Items from a data source:
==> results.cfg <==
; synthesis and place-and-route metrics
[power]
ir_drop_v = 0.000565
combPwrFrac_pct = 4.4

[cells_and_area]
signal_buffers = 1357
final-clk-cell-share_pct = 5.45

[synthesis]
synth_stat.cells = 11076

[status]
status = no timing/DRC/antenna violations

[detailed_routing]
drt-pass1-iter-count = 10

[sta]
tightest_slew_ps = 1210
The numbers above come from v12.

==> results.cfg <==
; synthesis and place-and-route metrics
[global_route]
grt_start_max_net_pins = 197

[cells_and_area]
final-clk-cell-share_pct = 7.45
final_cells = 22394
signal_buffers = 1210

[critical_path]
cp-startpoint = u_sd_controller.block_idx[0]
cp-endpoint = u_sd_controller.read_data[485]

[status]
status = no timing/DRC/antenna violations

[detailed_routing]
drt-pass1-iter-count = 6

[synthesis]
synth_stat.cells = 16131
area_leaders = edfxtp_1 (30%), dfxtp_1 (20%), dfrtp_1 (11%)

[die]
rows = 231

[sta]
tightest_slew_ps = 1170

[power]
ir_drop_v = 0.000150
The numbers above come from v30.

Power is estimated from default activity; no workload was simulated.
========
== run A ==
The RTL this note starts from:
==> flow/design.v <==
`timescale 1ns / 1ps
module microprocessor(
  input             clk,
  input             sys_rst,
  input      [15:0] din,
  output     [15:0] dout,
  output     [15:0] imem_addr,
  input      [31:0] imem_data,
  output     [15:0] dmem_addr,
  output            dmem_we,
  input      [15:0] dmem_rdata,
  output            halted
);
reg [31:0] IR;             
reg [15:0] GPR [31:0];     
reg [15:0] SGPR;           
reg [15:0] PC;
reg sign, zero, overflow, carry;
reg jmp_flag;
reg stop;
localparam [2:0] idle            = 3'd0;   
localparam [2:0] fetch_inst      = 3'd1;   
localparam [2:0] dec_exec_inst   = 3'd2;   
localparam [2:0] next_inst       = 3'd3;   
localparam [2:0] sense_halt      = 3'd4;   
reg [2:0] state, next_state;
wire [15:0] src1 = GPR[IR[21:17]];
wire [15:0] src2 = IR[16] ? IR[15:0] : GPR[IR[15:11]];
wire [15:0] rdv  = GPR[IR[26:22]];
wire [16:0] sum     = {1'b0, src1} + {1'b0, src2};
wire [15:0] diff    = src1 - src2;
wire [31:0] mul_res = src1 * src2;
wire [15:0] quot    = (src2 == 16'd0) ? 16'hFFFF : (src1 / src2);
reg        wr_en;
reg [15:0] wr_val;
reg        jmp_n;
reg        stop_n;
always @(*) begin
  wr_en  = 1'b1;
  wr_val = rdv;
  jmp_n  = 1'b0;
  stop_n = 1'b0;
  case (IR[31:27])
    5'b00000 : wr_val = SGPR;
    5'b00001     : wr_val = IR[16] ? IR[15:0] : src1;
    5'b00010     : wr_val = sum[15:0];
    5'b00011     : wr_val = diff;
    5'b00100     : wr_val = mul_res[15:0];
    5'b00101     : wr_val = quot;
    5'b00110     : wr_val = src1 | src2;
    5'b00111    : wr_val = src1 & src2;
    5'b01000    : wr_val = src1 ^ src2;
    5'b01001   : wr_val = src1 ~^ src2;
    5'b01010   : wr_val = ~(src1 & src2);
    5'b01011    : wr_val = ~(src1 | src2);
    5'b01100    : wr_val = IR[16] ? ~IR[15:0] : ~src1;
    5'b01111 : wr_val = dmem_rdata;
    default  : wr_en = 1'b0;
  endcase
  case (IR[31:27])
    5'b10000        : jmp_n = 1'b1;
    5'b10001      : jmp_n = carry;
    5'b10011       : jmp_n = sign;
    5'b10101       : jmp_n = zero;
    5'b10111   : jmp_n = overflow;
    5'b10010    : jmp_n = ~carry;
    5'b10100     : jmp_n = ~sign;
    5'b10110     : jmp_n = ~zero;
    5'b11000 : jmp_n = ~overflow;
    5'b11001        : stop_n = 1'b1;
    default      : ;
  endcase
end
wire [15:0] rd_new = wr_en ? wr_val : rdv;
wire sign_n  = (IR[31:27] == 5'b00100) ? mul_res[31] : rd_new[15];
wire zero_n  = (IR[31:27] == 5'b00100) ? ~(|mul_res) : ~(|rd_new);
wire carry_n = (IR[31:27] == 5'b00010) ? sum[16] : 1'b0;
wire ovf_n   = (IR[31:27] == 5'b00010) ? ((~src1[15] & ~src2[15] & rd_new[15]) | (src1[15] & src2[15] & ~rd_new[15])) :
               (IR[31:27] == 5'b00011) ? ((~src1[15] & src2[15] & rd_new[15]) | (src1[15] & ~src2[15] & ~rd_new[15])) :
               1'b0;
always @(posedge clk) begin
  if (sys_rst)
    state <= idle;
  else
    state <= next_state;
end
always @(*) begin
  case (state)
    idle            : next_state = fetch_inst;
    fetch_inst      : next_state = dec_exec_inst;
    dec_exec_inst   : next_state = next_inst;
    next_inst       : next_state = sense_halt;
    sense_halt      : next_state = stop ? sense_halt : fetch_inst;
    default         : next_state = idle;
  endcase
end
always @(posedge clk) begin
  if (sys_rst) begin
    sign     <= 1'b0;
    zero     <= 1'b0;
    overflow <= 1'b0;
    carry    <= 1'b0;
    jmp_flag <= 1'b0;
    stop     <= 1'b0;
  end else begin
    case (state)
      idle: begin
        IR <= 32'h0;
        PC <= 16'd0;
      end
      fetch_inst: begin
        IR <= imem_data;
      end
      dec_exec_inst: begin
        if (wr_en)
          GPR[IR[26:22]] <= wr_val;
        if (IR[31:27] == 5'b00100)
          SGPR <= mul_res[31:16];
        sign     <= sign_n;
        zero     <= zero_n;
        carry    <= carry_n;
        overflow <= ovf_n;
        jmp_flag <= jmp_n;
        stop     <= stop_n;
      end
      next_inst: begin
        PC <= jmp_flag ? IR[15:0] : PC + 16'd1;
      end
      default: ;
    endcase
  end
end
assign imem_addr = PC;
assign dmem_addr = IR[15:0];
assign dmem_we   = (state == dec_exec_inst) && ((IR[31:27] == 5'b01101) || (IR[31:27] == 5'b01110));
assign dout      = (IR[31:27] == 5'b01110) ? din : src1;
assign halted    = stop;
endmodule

- **Exercise brief**
A faithful copy of all the records is required.

- **Task result**
==> results.cfg <==
; synthesis and place-and-route metrics
[power]
ir_drop_v = 0.000565
combPwrFrac_pct = 4.4

[cells_and_area]
signal_buffers = 1357
final-clk-cell-share_pct = 5.45

[synthesis]
synth_stat.cells = 11076

[status]
status = no timing/DRC/antenna violations

[detailed_routing]
drt-pass1-iter-count = 10

[sta]
tightest_slew_ps = 1210
The numbers above come from v12.

==> results.cfg <==
; synthesis and place-and-route metrics
[global_route]
grt_start_max_net_pins = 197

[cells_and_area]
final-clk-cell-share_pct = 7.45
final_cells = 22394
signal_buffers = 1210

[critical_path]
cp-startpoint = u_sd_controller.block_idx[0]
cp-endpoint = u_sd_controller.read_data[485]

[status]
status = no timing/DRC/antenna violations

[detailed_routing]
drt-pass1-iter-count = 6

[synthesis]
synth_stat.cells = 16131
area_leaders = edfxtp_1 (30%), dfxtp_1 (20%), dfrtp_1 (11%)

[die]
rows = 231

[sta]
tightest_slew_ps = 1170

[power]
ir_drop_v = 0.000150
The numbers above come from v30.

Power is estimated from default activity; no workload was simulated.
========
== run A ==
The RTL this note starts from:
==> flow/design.v <==
`timescale 1ns / 1ps
module microprocessor(
  input             clk,
  input             sys_rst,
  input      [15:0] din,
  output     [15:0] dout,
  output     [15:0] imem_addr,
  input      [31:0] imem_data,
  output     [15:0] dmem_addr,
  output            dmem_we,
  input      [15:0] dmem_rdata,
  output            halted
);
reg [31:0] IR;             
reg [15:0] GPR [31:0];     
reg [15:0] SGPR;           
reg [15:0] PC;
reg sign, zero, overflow, carry;
reg jmp_flag;
reg stop;
localparam [2:0] idle            = 3'd0;   
localparam [2:0] fetch_inst      = 3'd1;   
localparam [2:0] dec_exec_inst   = 3'd2;   
localparam [2:0] next_inst       = 3'd3;   
localparam [2:0] sense_halt      = 3'd4;   
reg [2:0] state, next_state;
wire [15:0] src1 = GPR[IR[21:17]];
wire [15:0] src2 = IR[16] ? IR[15:0] : GPR[IR[15:11]];
wire [15:0] rdv  = GPR[IR[26:22]];
wire [16:0] sum     = {1'b0, src1} + {1'b0, src2};
wire [15:0] diff    = src1 - src2;
wire [31:0] mul_res = src1 * src2;
wire [15:0] quot    = (src2 == 16'd0) ? 16'hFFFF : (src1 / src2);
reg        wr_en;
reg [15:0] wr_val;
reg        jmp_n;
reg        stop_n;
always @(*) begin
  wr_en  = 1'b1;
  wr_val = rdv;
  jmp_n  = 1'b0;
  stop_n = 1'b0;
  case (IR[31:27])
    5'b00000 : wr_val = SGPR;
    5'b00001     : wr_val = IR[16] ? IR[15:0] : src1;
    5'b00010     : wr_val = sum[15:0];
    5'b00011     : wr_val = diff;
    5'b00100     : wr_val = mul_res[15:0];
    5'b00101     : wr_val = quot;
    5'b00110     : wr_val = src1 | src2;
    5'b00111    : wr_val = src1 & src2;
    5'b01000    : wr_val = src1 ^ src2;
    5'b01001   : wr_val = src1 ~^ src2;
    5'b01010   : wr_val = ~(src1 & src2);
    5'b01011    : wr_val = ~(src1 | src2);
    5'b01100    : wr_val = IR[16] ? ~IR[15:0] : ~src1;
    5'b01111 : wr_val = dmem_rdata;
    default  : wr_en = 1'b0;
  endcase
  case (IR[31:27])
    5'b10000        : jmp_n = 1'b1;
    5'b10001      : jmp_n = carry;
    5'b10011       : jmp_n = sign;
    5'b10101       : jmp_n = zero;
    5'b10111   : jmp_n = overflow;
    5'b10010    : jmp_n = ~carry;
    5'b10100     : jmp_n = ~sign;
    5'b10110     : jmp_n = ~zero;
    5'b11000 : jmp_n = ~overflow;
    5'b11001        : stop_n = 1'b1;
    default      : ;
  endcase
end
wire [15:0] rd_new = wr_en ? wr_val : rdv;
wire sign_n  = (IR[31:27] == 5'b00100) ? mul_res[31] : rd_new[15];
wire zero_n  = (IR[31:27] == 5'b00100) ? ~(|mul_res) : ~(|rd_new);
wire carry_n = (IR[31:27] == 5'b00010) ? sum[16] : 1'b0;
wire ovf_n   = (IR[31:27] == 5'b00010) ? ((~src1[15] & ~src2[15] & rd_new[15]) | (src1[15] & src2[15] & ~rd_new[15])) :
               (IR[31:27] == 5'b00011) ? ((~src1[15] & src2[15] & rd_new[15]) | (src1[15] & ~src2[15] & ~rd_new[15])) :
               1'b0;
always @(posedge clk) begin
  if (sys_rst)
    state <= idle;
  else
    state <= next_state;
end
always @(*) begin
  case (state)
    idle            : next_state = fetch_inst;
    fetch_inst      : next_state = dec_exec_inst;
    dec_exec_inst   : next_state = next_inst;
    next_inst       : next_state = sense_halt;
    sense_halt      : next_state = stop ? sense_halt : fetch_inst;
    default         : next_state = idle;
  endcase
end
always @(posedge clk) begin
  if (sys_rst) begin
    sign     <= 1'b0;
    zero     <= 1'b0;
    overflow <= 1'b0;
    carry    <= 1'b0;
    jmp_flag <= 1'b0;
    stop     <= 1'b0;
  end else begin
    case (state)
      idle: begin
        IR <= 32'h0;
        PC <= 16'd0;
      end
      fetch_inst: begin
        IR <= imem_data;
      end
      dec_exec_inst: begin
        if (wr_en)
          GPR[IR[26:22]] <= wr_val;
        if (IR[31:27] == 5'b00100)
          SGPR <= mul_res[31:16];
        sign     <= sign_n;
        zero     <= zero_n;
        carry    <= carry_n;
        overflow <= ovf_n;
        jmp_flag <= jmp_n;
        stop     <= stop_n;
      end
      next_inst: begin
        PC <= jmp_flag ? IR[15:0] : PC + 16'd1;
      end
      default: ;
    endcase
  end
end
assign imem_addr = PC;
assign dmem_addr = IR[15:0];
assign dmem_we   = (state == dec_exec_inst) && ((IR[31:27] == 5'b01101) || (IR[31:27] == 5'b01110));
assign dout      = (IR[31:27] == 5'b01110) ? din : src1;
assign halted    = stop;
endmodule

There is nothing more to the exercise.